Retina-derived endogenous sulfur dioxide might be a novel anti-apoptotic factor

Abstract

Endogenous sulfur dioxide (SO2) was found to be generated from the enzymatic reaction catalysed by aspartate transference 1 (AAT1) in the mammals and play importantly biological effects. In the present study, we explored the existence of endogenous SO2 pathway in mouse retinal tissues and 661w photoreceptor cell and investigated its possible pathophysiological role in the hydrogen peroxide (H2O2)-induced mouse photoreceptor cell apoptosis. The data showed that endogenous SO2 pathway including AAT1 expression and SO2 content was found to be presented in mouse photoreceptor cells. AAT1 protein and SO2 were mainly distributed in the cytoplasm, while a small amount of AAT1 protein and SO2 was found in the nucleus of 661W photoreceptor cells.

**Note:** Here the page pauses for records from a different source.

### src/rtl/ss_defs.svh
// --------------------
// Superswitch scan controller constants
// Chip geometry, channel count and scan timing
// --------------------

`ifndef SS_DEFS_SVH
`define SS_DEFS_SVH

// Chips driven in parallel
`define SS_NUM_CHANNELS 4

// Chain geometry of one chip
`define SS_NUM_INST_CHAINS 8
`define SS_INST_CHAIN_LEN 28
`define SS_ADDR_CHAIN_LEN 28

// One instruction frame holds every lane back to back
`define SS_FRAME_WIDTH (`SS_NUM_INST_CHAINS * `SS_INST_CHAIN_LEN)

// System clock cycles per scan clock period
`define SS_SCAN_CLK_DIV 4

// Scan ticks that scan reset stays asserted
`define SS_RESET_TICKS 4

`endif

### src/rtl/ss_pkg.sv
// --------------------
// Superswitch scan controller types
// Operation codes and channel driver states
// --------------------

`default_nettype none

package ss_pkg;

    // Host operations on one scan channel
    typedef enum logic [1:0] {
        OP_RESET_CHIP = 2'd0,
        OP_LOAD_ADDR  = 2'd1,
        OP_LOAD_INST  = 2'd2
    } scan_op_e;

    // Channel driver sequencer
    typedef enum logic [2:0] {
        ST_IDLE       = 3'd0,
        ST_RESET      = 3'd1,
        ST_SHIFT_ADDR = 3'd2,
        ST_SHIFT_INST = 3'd3,
        ST_UPDATE     = 3'd4,
        ST_DONE       = 3'd5
    } drv_state_e;

endpackage

`default_nettype wire

### src/rtl/scan_chain_shifter.sv
// --------------------
// Scan chain shifter
// Parallel load, then one serial bit per lane, MSB first
// --------------------

`default_nettype none

module scan_chain_shifter #(
    parameter int LANES  = 1,
    parameter int LENGTH = 28
) (
    input  wire                      i_sys_clk,
    input  wire                      rst_sync_sys,
    input  wire                      i_load,
    input  wire [LANES*LENGTH-1:0]   i_data,
    input  wire                      i_shift,
    output logic [LANES-1:0]         o_serial
);

    genvar l;

    // Lane l takes frame bits l*LENGTH up to l*LENGTH+LENGTH-1
    for (l = 0; l < LANES; l++) begin : g_lane
        logic [LENGTH-1:0] lane_q;

        always_ff @(posedge i_sys_clk or posedge rst_sync_sys) begin
            if (rst_sync_sys) begin
                lane_q <= '0;
            end else if (i_load) begin
                lane_q <= i_data[l*LENGTH +: LENGTH];
            end else if (i_shift) begin
                lane_q <= {lane_q[LENGTH-2:0], 1'b0};
            end
        end

        // Chip sees the top bit of each lane
        assign o_serial[l] = lane_q[LENGTH-1];
    end

endmodule

`default_nettype wire

### src/rtl/scan_clk_gen.sv
// --------------------
// Scan clock generator
// Divides the system clock into complementary scan clocks
// and flags the cycles ahead of each scan edge
// --------------------

`default_nettype none

`include "ss_defs.svh"

module scan_clk_gen (
    input  wire  i_sys_clk,
    input  wire  rst_sync_sys,
    input  wire  i_enable,
    output logic o_scan_clk_p,
    output logic o_scan_clk_n,
    output logic o_rise_tick,
    output logic o_fall_tick
);

    localparam int DIV   = `SS_SCAN_CLK_DIV;
    localparam int HALF  = DIV / 2;
    localparam int CNT_W = $clog2(DIV);

    logic [CNT_W-1:0] div_cnt;
    logic [CNT_W-1:0] cnt_nxt;
    logic             clk_p_nxt;

    assign cnt_nxt   = (div_cnt == CNT_W'(DIV - 1)) ? '0 : div_cnt + 1'b1;
    // High half of the period is the first HALF counts
    assign clk_p_nxt = (cnt_nxt < CNT_W'(HALF));

    // Edges happen at the end of these cycles
    assign o_rise_tick = i_enable && (div_cnt == CNT_W'(DIV - 1));
    assign o_fall_tick = i_enable && (div_cnt == CNT_W'(HALF - 1));

    // Start in the low half so the first edge is a rising one
    always_ff @(posedge i_sys_clk or posedge rst_sync_sys) begin
        if (rst_sync_sys) begin
            div_cnt      <= CNT_W'(HALF);
            o_scan_clk_p <= 1'b0;
            o_scan_clk_n <= 1'b0;
        end else if (i_enable) begin
            div_cnt      <= cnt_nxt;
            o_scan_clk_p <= clk_p_nxt;
            o_scan_clk_n <= ~clk_p_nxt;
        end
    end

endmodule

`default_nettype wire

### src/rtl/scan_cmd_dispatch.sv
// --------------------
// Host command dispatcher
// Registers a command and starts the target channel,
// or flags the command as dropped when that channel is busy
// --------------------

`default_nettype none

`include "ss_defs.svh"

module scan_cmd_dispatch
    import ss_pkg::*;
(
    input  wire                                 i_sys_clk,
    input  wire                                 rst_sync_sys,
    input  wire                                 i_cmd_valid,
    input  wire scan_op_e                       i_cmd_op,
    input  wire [$clog2(`SS_NUM_CHANNELS)-1:0]  i_cmd_channel,
    input  wire [`SS_ADDR_CHAIN_LEN-1:0]        i_cmd_addr,
    input  wire [`SS_FRAME_WIDTH-1:0]           i_cmd_inst,
    input  wire [`SS_NUM_CHANNELS-1:0]          i_busy,
    output logic [`SS_NUM_CHANNELS-1:0]         o_start,
    output scan_op_e                            o_op,
    output logic [`SS_ADDR_CHAIN_LEN-1:0]       o_addr,
    output logic [`SS_FRAME_WIDTH-1:0]          o_inst,
    output logic                                o_cmd_drop
);

    logic busy_eff;
    logic accept;
    logic drop_q;

    // A start issued this cycle has not reached the driver's busy yet
    assign busy_eff = i_busy[i_cmd_channel] | o_start[i_cmd_channel];
    assign accept   = i_cmd_valid && !busy_eff;

    // --------------------
    // Start and drop strobes
    // --------------------
    always_ff @(posedge i_sys_clk or posedge rst_sync_sys) begin
        if (rst_sync_sys) begin
            o_start    <= '0;
            drop_q     <= 1'b0;
            o_cmd_drop <= 1'b0;
        end else begin
            o_start    <= '0;
            drop_q     <= i_cmd_valid && busy_eff;
            o_cmd_drop <= drop_q;
            if (accept) begin
                o_start[i_cmd_channel] <= 1'b1;
            end
        end
    end

    // --------------------
    // Shared payload bus
    // --------------------
    // Only accepted commands reach the bus
    always_ff @(posedge i_sys_clk) begin
        if (accept) begin
            o_op   <= i_cmd_op;
            o_addr <= i_cmd_addr;
            o_inst <= i_cmd_inst;
        end
    end

endmodule

`default_nettype wire

### src/rtl/ss_channel_driver.sv
// --------------------
// Superswitch channel driver
// Sequences chip reset, address load and instruction load
// on the scan ticks, pulses update and captures loopback
// --------------------

`default_nettype none

`include "ss_defs.svh"

module ss_channel_driver
    import ss_pkg::*;
(
    input  wire                               i_sys_clk,
    input  wire                               rst_sync_sys,
    input  wire                               i_start,
    input  wire scan_op_e                     i_op,
    input  wire [`SS_ADDR_CHAIN_LEN-1:0]      i_addr,
    input  wire [`SS_FRAME_WIDTH-1:0]         i_inst,
    input  wire                               i_rise_tick,
    input  wire                               i_fall_tick,
    input  wire                               i_scan_out_loopback,
    output logic                              o_busy,
    output logic                              o_done,
    output logic                              o_loopback_valid,
    output logic [`SS_INST_CHAIN_LEN-1:0]     o_loopback_data,
    output logic                              o_scan_reset,
    output logic                              o_scan_update,
    output logic                              o_scan_en_inst,
    output logic [`SS_NUM_INST_CHAINS-1:0]    o_scan_in_inst,
    output logic                              o_scan_en_address,
    output logic                              o_scan_in_address
);

    localparam int LEN_MAX = (`SS_ADDR_CHAIN_LEN > `SS_INST_CHAIN_LEN) ?
                             `SS_ADDR_CHAIN_LEN : `SS_INST_CHAIN_LEN;
    localparam int TICK_MAX = (LEN_MAX > `SS_RESET_TICKS) ? LEN_MAX : `SS_RESET_TICKS;
    localparam int CNT_W = $clog2(TICK_MAX + 1);

    drv_state_e                    state;
    scan_op_e                      op_q;
    logic [CNT_W-1:0]              tick_cnt;
    logic [`SS_INST_CHAIN_LEN-1:0] lb_shift;
    logic                          addr_last;
    logic                          inst_last;
    logic                          addr_shift;
    logic                          inst_shift;

    // Counts rise ticks, i.e. bits the chip has sampled
    assign addr_last = (tick_cnt == CNT_W'(`SS_ADDR_CHAIN_LEN));
    assign inst_last = (tick_cnt == CNT_W'(`SS_INST_CHAIN_LEN));

    // Next bit goes out on the falling scan edge
    assign addr_shift = (state == ST_SHIFT_ADDR) && i_fall_tick &&
                        o_scan_en_address && !addr_last;
    assign inst_shift = (state == ST_SHIFT_INST) && i_fall_tick &&
                        o_scan_en_inst && !inst_last;

    assign o_busy           = (state != ST_IDLE);
    assign o_done           = (state == ST_DONE);
    assign o_loopback_valid = o_done && (op_q == OP_LOAD_INST);

    // --------------------
    // Chain shifters
    // --------------------
    scan_chain_shifter #(
        .LANES  (1),
        .LENGTH (`SS_ADDR_CHAIN_LEN)
    ) u_addr_shifter (
        .i_sys_clk    (i_sys_clk),
        .rst_sync_sys (rst_sync_sys),
        .i_load       (i_start),
        .i_data       (i_addr),
        .i_shift      (addr_shift),
        .o_serial     (o_scan_in_address)
    );

    scan_chain_shifter #(
        .LANES  (`SS_NUM_INST_CHAINS),
        .LENGTH (`SS_INST_CHAIN_LEN)
    ) u_inst_shifter (
        .i_sys_clk    (i_sys_clk),
        .rst_sync_sys (rst_sync_sys),
        .i_load       (i_start),
        .i_data       (i_inst),
        .i_shift      (inst_shift),
        .o_serial     (o_scan_in_inst)
    );

    // --------------------
    // Sequencer
    // --------------------
    always_ff @(posedge i_sys_clk or posedge rst_sync_sys) begin
        if (rst_sync_sys) begin
            state             <= ST_IDLE;
            op_q              <= OP_RESET_CHIP;
            tick_cnt          <= '0;
            o_loopback_data   <= '0;
            o_scan_reset      <= 1'b0;
            o_scan_update     <= 1'b0;
            o_scan_en_inst    <= 1'b0;
            o_scan_en_address <= 1'b0;
        end else begin
            case (state)
                ST_IDLE: begin
                    if (i_start) begin
                        op_q     <= i_op;
                        tick_cnt <= '0;
                        case (i_op)
                            OP_RESET_CHIP: state <= ST_RESET;
                            OP_LOAD_ADDR:  state <= ST_SHIFT_ADDR;
                            OP_LOAD_INST:  state <= ST_SHIFT_INST;
                            default:       state <= ST_IDLE;
                        endcase
                    end
                end
                // First fall tick raises the strobe, later ones may end it
                ST_RESET: begin
                    if (i_rise_tick && o_scan_reset) begin
                        tick_cnt <= tick_cnt + 1'b1;
                    end
                    if (i_fall_tick) begin
                        if (!o_scan_reset) begin
                            o_scan_reset <= 1'b1;
                        end else if (tick_cnt == CNT_W'(`SS_RESET_TICKS)) begin
                            o_scan_reset <= 1'b0;
                            state        <= ST_DONE;
                        end
                    end
                end
                ST_SHIFT_ADDR: begin
                    if (i_rise_tick && o_scan_en_address) begin
                        tick_cnt <= tick_cnt + 1'b1;
                    end
                    if (i_fall_tick) begin
                        if (!o_scan_en_address) begin
                            o_scan_en_address <= 1'b1;
                        end else if (addr_last) begin
                            o_scan_en_address <= 1'b0;
                            o_scan_update     <= 1'b1;
                            state             <= ST_UPDATE;
                        end
                    end
                end
                ST_SHIFT_INST: begin
                    if (i_rise_tick && o_scan_en_inst) begin
                        tick_cnt <= tick_cnt + 1'b1;
                    end
                    if (i_fall_tick) begin
                        if (!o_scan_en_inst) begin
                            o_scan_en_inst <= 1'b1;
                        end else if (inst_last) begin
                            o_scan_en_inst  <= 1'b0;
                            o_scan_update   <= 1'b1;
                            o_loopback_data <= lb_shift;
                            state           <= ST_UPDATE;
                        end
                    end
                end
                // Update spans one full scan period
                ST_UPDATE: begin
                    if (i_fall_tick) begin
                        o_scan_update <= 1'b0;
                        state         <= ST_DONE;
                    end
                end
                ST_DONE: begin
                    state <= ST_IDLE;
                end
                default: begin
                    state <= ST_IDLE;
                end
            endcase
        end
    end

    // Loopback word builds MSB first, sampled ahead of each rising edge
    always_ff @(posedge i_sys_clk) begin
        if (i_rise_tick && o_scan_en_inst) begin
            lb_shift <= {lb_shift[`SS_INST_CHAIN_LEN-2:0], i_scan_out_loopback};
        end
    end

endmodule

`default_nettype wire

### src/rtl/ss_scan_controller.sv
// --------------------
// Superswitch scan controller
// Drives four chips in parallel from host commands
// on scan clocks derived from the system clock
// --------------------

`default_nettype none

`include "ss_defs.svh"

module ss_scan_controller
    import ss_pkg::*;
(
    input  wire                                                   i_sys_clk,
    input  wire                                                   rst_sync_sys,
    input  wire                                                   i_scan_clk_en,
    // Host command
    input  wire                                                   i_cmd_valid,
    input  wire scan_op_e                                         i_cmd_op,
    input  wire [$clog2(`SS_NUM_CHANNELS)-1:0]                    i_cmd_channel,
    input  wire [`SS_ADDR_CHAIN_LEN-1:0]                          i_cmd_addr,
    input  wire [`SS_FRAME_WIDTH-1:0]                             i_cmd_inst,
    output wire                                                   o_cmd_drop,
    // Per-channel completion
    output wire [`SS_NUM_CHANNELS-1:0]                            o_done,
    output wire [`SS_NUM_CHANNELS-1:0]                            o_loopback_valid,
    output wire [`SS_NUM_CHANNELS-1:0][`SS_INST_CHAIN_LEN-1:0]    o_loopback_data,
    // Chip scan pins
    output wire                                                   o_scan_clk_p,
    output wire                                                   o_scan_clk_n,
    output wire [`SS_NUM_CHANNELS-1:0]                            o_scan_reset,
    output wire [`SS_NUM_CHANNELS-1:0]                            o_scan_update,
    output wire [`SS_NUM_CHANNELS-1:0]                            o_scan_en_inst,
    output wire [`SS_NUM_CHANNELS-1:0][`SS_NUM_INST_CHAINS-1:0]   o_scan_in_inst,
    output wire [`SS_NUM_CHANNELS-1:0]                            o_scan_en_address,
    output wire [`SS_NUM_CHANNELS-1:0]                            o_scan_in_address,
    input  wire [`SS_NUM_CHANNELS-1:0]                            i_scan_out_loopback
);

    genvar ch;

    logic                            rise_tick;
    logic                            fall_tick;
    logic [`SS_NUM_CHANNELS-1:0]     start;
    logic [`SS_NUM_CHANNELS-1:0]     busy;
    scan_op_e                        op_bus;
    logic [`SS_ADDR_CHAIN_LEN-1:0]   addr_bus;
    logic [`SS_FRAME_WIDTH-1:0]      inst_bus;

    // --------------------
    // Shared scan timing
    // --------------------
    scan_clk_gen u_clk_gen (
        .i_sys_clk    (i_sys_clk),
        .rst_sync_sys (rst_sync_sys),
        .i_enable     (i_scan_clk_en),
        .o_scan_clk_p (o_scan_clk_p),
        .o_scan_clk_n (o_scan_clk_n),
        .o_rise_tick  (rise_tick),
        .o_fall_tick  (fall_tick)
    );

    scan_cmd_dispatch u_dispatch (
        .i_sys_clk     (i_sys_clk),
        .rst_sync_sys  (rst_sync_sys),
        .i_cmd_valid   (i_cmd_valid),
        .i_cmd_op      (i_cmd_op),
        .i_cmd_channel (i_cmd_channel),
        .i_cmd_addr    (i_cmd_addr),
        .i_cmd_inst    (i_cmd_inst),
        .i_busy        (busy),
        .o_start       (start),
        .o_op          (op_bus),
        .o_addr        (addr_bus),
        .o_inst        (inst_bus),
        .o_cmd_drop    (o_cmd_drop)
    );

    // --------------------
    // One driver per chip
    // --------------------
    for (ch = 0; ch < `SS_NUM_CHANNELS; ch++) begin : g_chan
        ss_channel_driver u_driver (
            .i_sys_clk           (i_sys_clk),
            .rst_sync_sys        (rst_sync_sys),
            .i_start             (start[ch]),
            .i_op                (op_bus),
            .i_addr              (addr_bus),
            .i_inst              (inst_bus),
            .i_rise_tick         (rise_tick),
            .i_fall_tick         (fall_tick),
            .i_scan_out_loopback (i_scan_out_loopback[ch]),
            .o_busy              (busy[ch]),
            .o_done              (o_done[ch]),
            .o_loopback_valid    (o_loopback_valid[ch]),
            .o_loopback_data     (o_loopback_data[ch]),
            .o_scan_reset        (o_scan_reset[ch]),
            .o_scan_update       (o_scan_update[ch]),
            .o_scan_en_inst      (o_scan_en_inst[ch]),
            .o_scan_in_inst      (o_scan_in_inst[ch]),
            .o_scan_en_address   (o_scan_en_address[ch]),
            .o_scan_in_address   (o_scan_in_address[ch])
        );
    end

endmodule

`default_nettype wire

H2O2 significantly decreased the SO2 content and AAT1 expression, but increased the cleaved caspase-3 protein level and the apoptotic index, and the number of TUNEL-positive cells in the 661W photoreceptor cells. Moreover, an AAT inhibitor HDX treatment inhibited SO2 synthesis and mimicked H2O2-induced apoptosis in 661W cells. In conclusion, the endogenous SO2/AAT1 pathway is firstly found to be present in mouse photoreceptor cells, and might play an important role in the prevention from mouse photoreceptor cell apoptosis.